`config.mk`:
```
export PLATFORM = sky130hd
export DESIGN_NAME = pin_xfer_engine
export DESIGN_NICKNAME = d
export VERILOG_FILES = /design/src/rtl/pin_xfer_engine.sv
export SDC_FILE = /design/constraint.sdc
export NUM_CORES = 1
export LEC_CHECK = 0
export BUFFER_PORTS_ARGS = -buffer_cell sky130_fd_sc_hd__buf_2
export CAP_MARGIN = 10
export CORE_AREA = 2 2 214 216
export CTS_CLUSTER_DIAMETER = 150
export DETAILED_ROUTE_END_ITERATION = 10
export DIE_AREA = 0 0 216 218
export PLACE_DENSITY_LB_ADDON = 0.12
export SETUP_SLACK_MARGIN = 0.15
export SKIP_CTS_REPAIR_TIMING = 1
export SYNTH_ARGS = -nofsm -noshare
export SYNTH_HDL_FRONTEND = slang
export SYNTH_SLANG_ARGS = --single-unit
```
`constraint.sdc`:
```
create_clock -name clk -period 3.4 [get_ports clk]
set_clock_uncertainty 0.1 [all_clocks]
set_input_delay 0.34 -clock clk [delete_from_list [all_inputs] [get_ports clk]]
set_output_delay 0.34 -clock clk [all_outputs]
set_load 0.01 [all_outputs]
```
`src/rtl/pin_xfer_engine.sv`:
```
module pin_xfer_engine #(
  parameter int LONG_W = 32,
  parameter int PIN_W  = 128,
  parameter int PTR_W  = 9,
  parameter int BUF_N  = 4
) (
  input  logic              clk,
  input  logic              rst_n,
  input  logic              cfg_we,
  input  logic [6:0]        cfg_data,
  input  logic              ptr_we,
  input  logic [PTR_W-1:0]  ptr_wdata,
  input  logic              buf_we,
  input  logic [$clog2(BUF_N)-1:0] buf_addr,
  input  logic [LONG_W-1:0] buf_wdata,
  output logic [LONG_W-1:0] buf_rdata,
  output logic              ram_re,
  output logic              ram_we,
  output logic [PTR_W-1:0]  ram_addr,
  output logic [LONG_W-1:0] ram_wdata,
  input  logic [LONG_W-1:0] ram_rdata,
  input  logic [PIN_W-1:0]  pin_in,
  output logic [PIN_W-1:0]  pin_out,
  output logic [PIN_W-1:0]  pin_valid
);
  localparam int HALF_W = LONG_W / 2;
  localparam int BIX_W  = $clog2(BUF_N);
  localparam int SH_W   = $clog2(PIN_W) + 1;

  logic              en_q, rd_live_q, rd_half_q;
  logic [2:0]        mode_q, grp_q;
  logic [BIX_W:0]    ph_q;
  logic [PTR_W-1:0]  ptr_q;
  logic [HALF_W-1:0] lo_q;
  logic [LONG_W-1:0] buf_q [BUF_N];

  wire to_pins = ~mode_q[2];
  wire use_ram = mode_q[1];
  wire wide    = mode_q[0];

  logic [SH_W-1:0]   sh;
  logic [PIN_W-1:0]  lane;
  logic [LONG_W-1:0] pin_word, ent16, ent32, out_word, cap_word;
  logic [BIX_W-1:0]  bidx;
  logic              drive, adv, bwe;

  always_comb begin
    sh   = wide ? SH_W'(grp_q[2:1]) * SH_W'(LONG_W) : SH_W'(grp_q) * SH_W'(HALF_W);
    lane = wide ? (PIN_W'({LONG_W{1'b1}}) << sh) : (PIN_W'({HALF_W{1'b1}}) << sh);
  end

  assign pin_word = LONG_W'(pin_in >> sh);
  assign cap_word = wide ? pin_word : {pin_word[HALF_W-1:0], lo_q};

  assign ent16 = buf_q[ph_q[BIX_W:1]];
  assign ent32 = buf_q[ph_q[BIX_W-1:0]];

  always_comb begin
    if (use_ram)
      out_word = wide ? ram_rdata
               : {{HALF_W{1'b0}}, rd_half_q ? ram_rdata[LONG_W-1:HALF_W] : ram_rdata[HALF_W-1:0]};
    else
      out_word = wide ? ent32
               : {{HALF_W{1'b0}}, ph_q[0] ? ent16[LONG_W-1:HALF_W] : ent16[HALF_W-1:0]};
  end

  assign drive     = en_q && to_pins && (!use_ram || rd_live_q);
  assign pin_out   = drive ? (PIN_W'(out_word) << sh) : '0;
  assign pin_valid = drive ? lane : '0;

  assign ram_re    = en_q && to_pins && use_ram;
  assign ram_we    = en_q && !to_pins && use_ram && (wide || ph_q[0]);
  assign ram_addr  = ptr_q;
  assign ram_wdata = cap_word;
  assign adv       = (ram_re || ram_we) && (wide || ph_q[0]);

  assign bwe  = en_q && !to_pins && !use_ram && (wide || ph_q[0]);
  assign bidx = wide ? ph_q[BIX_W-1:0] : ph_q[BIX_W:1];
  assign buf_rdata = buf_q[buf_addr];

  always_ff @(posedge clk or negedge rst_n) begin
    if (!rst_n) begin
      en_q      <= 1'b0;
      mode_q    <= '0;
      grp_q     <= '0;
      ph_q      <= '0;
      rd_live_q <= 1'b0;
      rd_half_q <= 1'b0;
    end else if (cfg_we) begin
      en_q      <= cfg_data[6];
      mode_q    <= cfg_data[5:3];
      grp_q     <= cfg_data[2:0];
      ph_q      <= '0;
      rd_live_q <= 1'b0;
    end else if (en_q) begin
      ph_q      <= ph_q + 1'b1;
      rd_live_q <= ram_re;
      rd_half_q <= ph_q[0];
    end
  end

  always_ff @(posedge clk or negedge rst_n) begin
    if (!rst_n)                 ptr_q <= '0;
    else if (adv)               ptr_q <= ptr_q + 1'b1;
    else if (ptr_we && !en_q)   ptr_q <= ptr_wdata;
  end

  always_ff @(posedge clk or negedge rst_n) begin
    if (!rst_n)                                    lo_q <= '0;
    else if (en_q && !to_pins && !wide && !ph_q[0]) lo_q <= pin_word[HALF_W-1:0];
  end

  always_ff @(posedge clk or negedge rst_n) begin
    if (!rst_n) begin
      for (int i = 0; i < BUF_N; i++) buf_q[i] <= '0;
    end else if (bwe) begin
      buf_q[bidx] <= cap_word;
    end else if (buf_we) begin
      buf_q[buf_addr] <= buf_wdata;
    end
  end
endmodule

```
==> impl_metrics.json, run 1 <==
{
  "status": "complete, but fails checks",
  "violations": "negative hold slack",
  "grt_pass1_wl_um": 105600,
  "drc": 0,
  "nets": 2303,
  "reg2reg_depth": 7,
  "max_stage_delay_ns": 0.46,
  "drt_pass1_iterations": 9,
  "initialDrtViolationCount": 1633,
  "required_ns": 2.96,
  "num_io_pins": 546,
  "hp-start": "cfg_data[6]",
  "htree_num_levels": 4,
  "mostFrequentLayoutCell": "buf_2",
  "synthArstFlopShare": 1.000,
  "drv_cap": 0,
  "p_leak_nw": 8.868,
  "avgSynthCellArea_um2": 9.001,
  "period_share": 0.9647,
  "reg2reg_from": "ph_q[1]$_DFFE_PN0P_",
  "synth_ff_type": "dfrtp_1",
  "pre_cts_ws_ns": 0.2522,
  "layout-drive-gt1-share": 0.4533,
  "crit_path_end_kind": "primary output",
  "swShare": 0.4312,
  "syn_nets": 1904,
  "coreArea_um2": 44890,
  "worst_slack_ns": 0.1200,
  "rows": 78,
  "syn2layout_area_growth_pct": 24.47,
  "gr-total-overflow": 0,
  "die_w_um": 216,
  "power.share.combinational": 0.469,
  "min_path_cells": 3,
  "fp.dieH_um": 218,
  "wl_per_cell_um": 27.92,
  "syn_inst": 1687,
  "grt_pass1_vias": 14727,
  "place_inst": 2654,
  "synth_cell_types": 71,
  "route.vias.total": 16065,
  "whs_ns": -0.002975,
  "max_slew_margin": 0.4250,
  "clk_latency_ns": 0.47,
  "slowest_stage": "dfrtp_4",
  "wl_um": 75580,
  "layout.cells.non_filler": 2707,
  "vdd_drop_max_mv": 0.3855,
  "cellPowerDensity_nw_per_um2": 514.2,
  "root_buffer": "clkbuf_16",
  "yosysWarnings": 0,
  "finalPower_mw": 9.719,
  "ant_nets": 0,
  "hold-path-endpoint": "en_q$_DFFE_PN0P_",
  "grt_max_degree": 76,
  "final_hold_viol_count": 1,
  "drv_slew": 0,
  "layout_min_cycle_time_ns": 3.280,
  "path_cells": "buf_16, buf_12, nand2b_1, buf_4, nand2_1, nand3_1, nand2_1, nor2_1, buf_2",
  "clkSinkCount": 165,
  "p_clk_frac": 0.205,
  "synth_edf_count": 0,
  "tightest_slew_ns": 0.8625,
  "p_seq_frac": 0.326,
  "hold_class": "primary input to register",
  "r2r-end": "buf_q[94]$_DFFE_PN0P_",
  "crit_type": "register to primary output",
  "die_area_um2": 47090,
  "ys_ff_latch": 165,
  "gp_congestion": 0.9312,
  "crit_path_frequent_cell": "nand2_1",
  "crit_path_max_fanout": 75,
  "syn_area_um2": 15180,
  "cts_made_buffers": 17,
  "initial_core_util": 0.3382,
  "portBuffers": 545,
  "via_per_inst": 5.935,
  "cts_tree": "done",
  "rrSetupSlack_ns": 0.69,
  "clk_pin_slew_ns": 0.07,
  "setup_viol": 0,
  "start_kind": "register",
  "rsz0062_at_grt": "yes",
  "grt_usage": 0.3064,
  "clock_path_buffers": 2,
  "nFillCells": 4520,
  "antenna_found_initial": 16,
  "cp_data_arrival_time_ns": 2.84,
  "synth-seq-area-share": 0.2719,
  "final_cell_mix": "544 x buf_2, 180 x nand2_1, 160 x dfrtp_1",
  "internal-power_mw": 5.528,
  "max_freq_ghz": 0.3049,
  "power_switching_mw": 4.191,
  "hpwl_um": 59540
}
-- critical path, delay by kind of cell, from the launching register on --
| kind | cells | cell delay (ns) |
|---|---|---|
| flip-flops | 1 | 0.46 |
| buffers and inverters | 4 | 1.02 |
| AND/OR/NAND/NOR | 5 | 0.83 |
-- power groups by stage --
stage / Clock [mW] / Sequential, mW / Combinational [mW]
global route: 2.09 / 3.21 / 4.86
finish: 1.99 / 3.17 / 4.56
global placement: 0 / 3.12 / 4.30
floorplan: 0 / 2.81 / 2.77
CTS: 2.02 / 3.11 / 4.34
detailed placement: 0 / 3.14 / 4.33
-- cells in the mapped netlist (51+ instances only) --
cell type,count,share of area
dfrtp_1,165,0.27
o21ai_0,51,0.017
mux4_2,80,0.12
buf_2,57,0.019
and3b_1,58,0.033
o22ai_1,67,0.028
a211oi_1,93,0.046
clkbuf_1,62,0.015
mux2_2,72,0.053
a21oi_1,100,0.033
nand3_1,56,0.018
buf_4,129,0.064
nor2_1,157,0.039
nand2_1,182,0.045
-- flip-flops by register name, summed over array words and instances (netlist names) --
| register | count |
|---|---|
| grp_q | 3 |
| buf_q | 128 |
| lo_q | 16 |
| rd_half_q | 1 |
| ram_addr | 9 |
| ph_q | 3 |
| en_q | 1 |
| rd_live_q | 1 |
| mode_q | 3 |
-- layer usage --
metal | global-route usage | routed length [um] | up-vias
li1 | - | - | 6987
met1 | 0.4163 | 31620 | 8047
met2 | 0.5002 | 35910 | 924
met3 | 0.04840 | 5870 | 103
met4 | 0.09726 | 2147 | 4
met5 | 0 | 27 | -
-- kinds of logic (layout without fill, tap and decap cells) --
kind of cell,Yosys count,after routing,synth area share
AND/OR/NAND/NOR,577,578,0.2065
buffers and inverters,321,731,0.1271
adder cells (fa/ha/maj),2,2,0.001648
AO/OA/AOI/OAI,451,451,0.2043
XOR/XNOR,2,2,0.001154
flip-flops,165,165,0.2719
multiplexers,169,169,0.1874
other,0,9,0
-- how the worst max path moves through the flow --
stage / startpoint / end / depth (start not counted)
2_1_floorplan: grp_q[1]$_DFFE_PN0P_ / pin_valid[113] / 6
3_3_place_gp: ph_q[2]$_DFFE_PN0P_ / pin_out[22] / 8
3_5_place_dp: ph_q[2]$_DFFE_PN0P_ / pin_out[22] / 8
4_1_cts: ph_q[2]$_DFFE_PN0P_ / pin_out[22] / 8
5_1_grt: mode_q[0]$_DFFE_PN0P_ / pin_out[110] / 9
6_report: mode_q[0]$_DFFE_PN0P_ / pin_out[78] / 9
-- area by class of cell --
| class | count | area, um^2 | share of cell area |
|---|---|---|---|
| timing repair buffer | 658 | 3791 | 0.2006 |
| sequential | 165 | 4140 | 0.2191 |
| multi-input combinational | 1202 | 9455 | 0.5003 |
| antenna | 9 | 22.52 | 0.001192 |
| inverter | 42 | 161.4 | 0.008540 |
| tap | 600 | 750.7 | 0.03972 |
| clock buffer | 17 | 425.4 | 0.02251 |
| clock inverter | 14 | 153.9 | 0.008142 |
-- stage by stage --
step / cell area [um^2] / setup TNS (ns) / hold WS (ns) / utilization
finish: 18900 / 0 / -0.002975 / 0.4210
global route: 18890 / 0 / 0.006118 / 0.4208
CTS: 18350 / -2.175 / -0.1615 / 0.4088
detailed placement: 17770 / 0 / 0.3283 / 0.3958
global placement: 17770 / 0 / 0.3283 / 0.3958
floorplan: 15180 / 0 / -0.05559 / -
No activity file was read; power rests on OpenSTA's default activity.
==> inputs of run 2 (changes only) <==
--- a/config.mk
+++ b/config.mk
@@ -8,10 +8,12 @@
 export BUFFER_PORTS_ARGS = -buffer_cell sky130_fd_sc_hd__buf_2
 export CAP_MARGIN = 10
 export CORE_AREA = 2 2 214 216
+export CTS_BUF_LIST = sky130_fd_sc_hd__clkbuf_4 sky130_fd_sc_hd__clkbuf_8 sky130_fd_sc_hd__clkbuf_16
 export CTS_CLUSTER_DIAMETER = 150
 export DETAILED_ROUTE_END_ITERATION = 10
 export DIE_AREA = 0 0 216 218
 export PLACE_DENSITY_LB_ADDON = 0.12
+export RECOVER_POWER = 100
 export SETUP_SLACK_MARGIN = 0.15
 export SKIP_CTS_REPAIR_TIMING = 1
 export SYNTH_ARGS = -nofsm -noshare
==> run 2 against run 1 <==
Effect of this change:
- the run ends with negative hold slack, max-capacitance violations, max-slew violations left
- via count about the same
- setup slack got worse by 0.056 ns
- combinational power down 2%
- largest cell class unchanged
- largest power group unchanged
==> impl_metrics.json, run 2 (synthesis results as in run 1) <==
{
  "cts_made_buffers": 17,
  "gr-total-overflow": 0,
  "final_cell_mix": "431 x buf_2, 181 x nand2_1, 161 x dfrtp_1",
  "multi_input_area_um2": 9385,
  "fin_area_um2": 18590,
  "worst_slack_ns": 0.06366,
  "syn2layout_area_growth_pct": 22.40,
  "nFillCells": 4616,
  "drc": 0,
  "initial_core_util": 0.3382,
  "whs_ns": -0.006190,
  "period_share": 0.9813,
  "fp.dieH_um": 218,
  "max_slew_margin": -0.3379,
  "cellPowerDensity_nw_per_um2": 518.9,
  "required_ns": 2.96,
  "regMostFlops": "buf_q",
  "finalPower_mw": 9.645,
  "gp_congestion": 0.9312,
  "grt_max_degree": 76,
  "max_freq_ghz": 0.2997,
  "hpwl_um": 59540,
  "htree_num_levels": 4,
  "drv_slew": 69,
  "cts_tree": "done",
  "clock_path_buffers": 2,
  "grt_pass1_vias": 14727,
  "status": "complete, but fails checks",
  "rows": 78,
  "layout-drive-gt1-share": 0.3899,
  "p_leak_nw": 8.373,
  "pre_cts_ws_ns": 0.2522,
  "violations": "negative hold slack, max-capacitance violations, max-slew violations",
  "route.vias.total": 16067,
  "cp_data_arrival_time_ns": 2.90,
  "drt_pass1_iterations": 8,
  "crit_type": "register to primary output",
  "max_stage_delay_ns": 0.83,
  "path_cells": "nand2b_4, buf_12, a211oi_1, nor4_2, a21oi_2, inv_1, buf_2",
  "wl_um": 75760,
  "rsz0062_at_grt": "yes",
  "coreArea_um2": 44890,
  "layout_min_cycle_time_ns": 3.336,
  "clkSinkCount": 165,
  "start_kind": "register",
  "clk_pin_slew_ns": 0.07,
  "place_area_um2": 17770,
  "setup_viol": 0,
  "cp.buffers_inverters": 3,
  "num_io_pins": 546,
  "crit_path_end_kind": "primary output",
  "vdd_drop_max_mv": 0.3916,
  "finish.utilization": 0.4140,
  "initialDrtViolationCount": 1600,
  "antenna_found_initial": 16,
  "slowest_stage": "nor4_2",
  "grt_pass1_wl_um": 105600,
  "drv_cap": 1,
  "clk_latency_ns": 0.47,
  "die_area_um2": 47090,
  "final_hold_viol_count": 1,
  "tightest_slew_ns": 2.007,
  "seq_area_um2": 4139,
  "crit_path_max_fanout": 38,
  "via_per_inst": 5.935,
  "ant_nets": 0,
  "mostFrequentLayoutCell": "buf_2",
  "wl_per_cell_um": 27.99,
  "grt_usage": 0.3064,
  "die_w_um": 216,
  "hold_class": "primary input to register",
  "nets": 2303,
  "root_buffer": "clkbuf_16",
  "critPathTopFamily": "simple AND/OR/NAND/NOR gates",
  "portBuffers": 545,
  "largest_reg_flops": 128
}
-- run 2: changes by cell type in the layout (fill, tap and decap cells not counted), moves of 3 or more --
cell / change
buf_12: -3
clkbuf_4: +3
clkbuf_1: +122
buf_2: -113
buf_4: -21
clkbuf_2: +12
-- run 2: report_power, final --
part / leakage, nW / switching [mW] / internal (mW)
clock: 0.264 / 0.913 / 1.08
combinational: 6.16 / 2.57 / 1.91
sequential: 1.95 / 0.707 / 2.47
total: 8.37 / 4.19 / 5.45
-- run 2: layout make-up --
type	instances	share of cell area
diodes	9	0.001212
clock buffers	17	0.02289
clock inverters	14	0.008280
inverters	42	0.008684
multi-input cells	1202	0.5049
flip-flops and latches	165	0.2227
well taps	600	0.04039
repair buffers	658	0.1909
-- run 2: stage by stage --
| stage | setup TNS [ns] | cells | hold WS, ns |
|---|---|---|---|
| detailed placement | 0 | 2654 | 0.3283 |
| global placement | 0 | 2654 | 0.3283 |
| global route | -0.01259 | 2703 | 0.006118 |
| CTS | -2.175 | 2685 | -0.1615 |
| floorplan | 0 | 1687 | -0.05559 |
| finish | 0 | 2707 | -0.006190 |
-- run 2: final timing paths --
check	start	endpoint	slack, ns	depth (start not counted)
setup / recovery	mode_q[0]$_DFFE_PN0P_	ram_wdata[8]	0.06	7
hold / removal	cfg_data[6]	en_q$_DFFE_PN0P_	-0.006	3
setup reg to reg	ph_q[1]$_DFFE_PN0P_	buf_q[94]$_DFFE_PN0P_	0.13	7
hold reg to reg	lo_q[2]$_DFFE_PN0P_	lo_q[2]$_DFFE_PN0P_	0.40	1
max in group asynchronous	rst_n	buf_q[87]$_DFFE_PN0P_	0.55	3
min in group asynchronous	rst_n	grp_q[0]$_DFFE_PN0P_	0.85	2
-- run 2: worst register-to-register path, stage by stage (launching register included) --
cell and delay, ns:
dfrtp_1 0.44, buf_4 0.36, nor3b_1 0.25, o211a_1 0.72, or2_1 0.20, clkbuf_1 0.73
o22ai_1 0.20, a21oi_1 0.17
-- run 2: routing by layer --
metal	vias to the layer above	share of wire	track usage
met2	980	0.47	0.5002
li1	6979	-	-
met4	4	0.030	0.09726
met5	-	0.00036	0
met1	8002	0.41	0.4163
met3	102	0.084	0.04840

************

Aim of the task: In the data above, find the line with "li1 | - | - | 6987" and the line with "adder cells (fa/ha/maj),2,2,0.001648". Retype both, plus every line between them, exactly.

Task solution:
li1 | - | - | 6987
met1 | 0.4163 | 31620 | 8047
met2 | 0.5002 | 35910 | 924
met3 | 0.04840 | 5870 | 103
met4 | 0.09726 | 2147 | 4
met5 | 0 | 27 | -
-- kinds of logic (layout without fill, tap and decap cells) --
kind of cell,Yosys count,after routing,synth area share
AND/OR/NAND/NOR,577,578,0.2065
buffers and inverters,321,731,0.1271
adder cells (fa/ha/maj),2,2,0.001648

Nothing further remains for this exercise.